Reputation: 123
I'm trying to parse a javadoc-style syntax in the following format:
/**
* this is description text
* this is description text also
* @name ID
* @param one
*/
Here's my grammar:
query_comment : BEGIN_QDOC (description_text | NOMANSLAND)*
name_declaration
(param_declaration | INNER_WS | NOMANSLAND)*
END_QDOC ;
name_declaration : NAME_KEY INNER_WS ID;
param_declaration : PARAM_KEY INNER_WS ID;
description_text : ~('\n')+;
BEGIN_QDOC : '/**';
END_QDOC : ('*/' | NASTY_GARBAGE '*/');
/*
* Stupid keywords.
*/
NAME_KEY : '@name';
PARAM_KEY : '@param';
/*
* Defines what constitutes a valid identifier.
*/
ID : ('a'..'z' | 'A'..'Z' | '0'..'9' | '-' | '_' | '?')+ ;
/*
* White space and garbage definitions.
*/
NOMANSLAND : NASTY_GARBAGE '*';
fragment NASTY_GARBAGE : '\r'? '\n' (INNER_WS)?;
INNER_WS : (' ' |'\t')+;
What I don't understand is why the description text is not parsing properly. It appears to be breaking up the description text block into ID
and INNER_WS
tokens, which be doesn't make any sense to me since ~('\n')

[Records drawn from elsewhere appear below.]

File: src/rtl/rev_ctrl.sv
module rev_ctrl
  import rev_pkg::*;
(
  input  logic  clk,
  input  logic  rst_n,
  input  logic  shift_en_n,
  input  logic  xfer,
  output logic  move,
  output bank_e collect
);
  logic  move_q, move_d;
  logic  xfer_q, xfer_d;
  bank_e coll_q, coll_d;
  logic  fall;

  always_comb begin
    fall   = xfer_q & ~xfer;
    move_d = ~shift_en_n;
    xfer_d = xfer;
    coll_d = coll_q;
    if (fall) coll_d = bank_e'(~coll_q);
  end

  always_ff @(posedge clk or negedge rst_n) begin
    if (!rst_n) begin
      move_q <= 1'b0;
      xfer_q <= 1'b1;
      coll_q <= BANK_0;
    end else begin
      move_q <= move_d;
      xfer_q <= xfer_d;
      coll_q <= coll_d;
    end
  end

  assign move    = move_q;
  assign collect = coll_q;

  // a role change is preceded by high-then-low on xfer
  assert_swap_on_fall_R4: assert property (@(posedge clk) disable iff (!rst_n)
    (coll_q != $past(coll_q)) |-> ($past(xfer_q) && !$past(xfer)));

  // xfer held low gives no further swap
  assert_no_swap_low_R5: assert property (@(posedge clk) disable iff (!rst_n)
    (!xfer_q && !xfer) |=> $stable(coll_q));

  // a high level or rising transition gives no swap
  assert_no_swap_high_R5: assert property (@(posedge clk) disable iff (!rst_n)
    xfer |=> $stable(coll_q));
endmodule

ought to come first in priority and be applied first. Instead 'this'
'is'
'description'
'text'
matches ID
tokens, which means it can't contain punctuation.
Upvotes: 1
Views: 520
Reputation: 5962
This is a perfect example of an island grammar where you care about islands of javadoc and don't care about the sea of stuff around it. The solution is to use lexical modes, as described in the book. Essentially, you need a mode for normal Java parsing and then a mode for what's going on inside the comments. Your rules like NOMANSLAND would be the sea outside. when you see the start of a comment you enter the "inside mode". where you would need rules like INNER_WS.
Upvotes: 1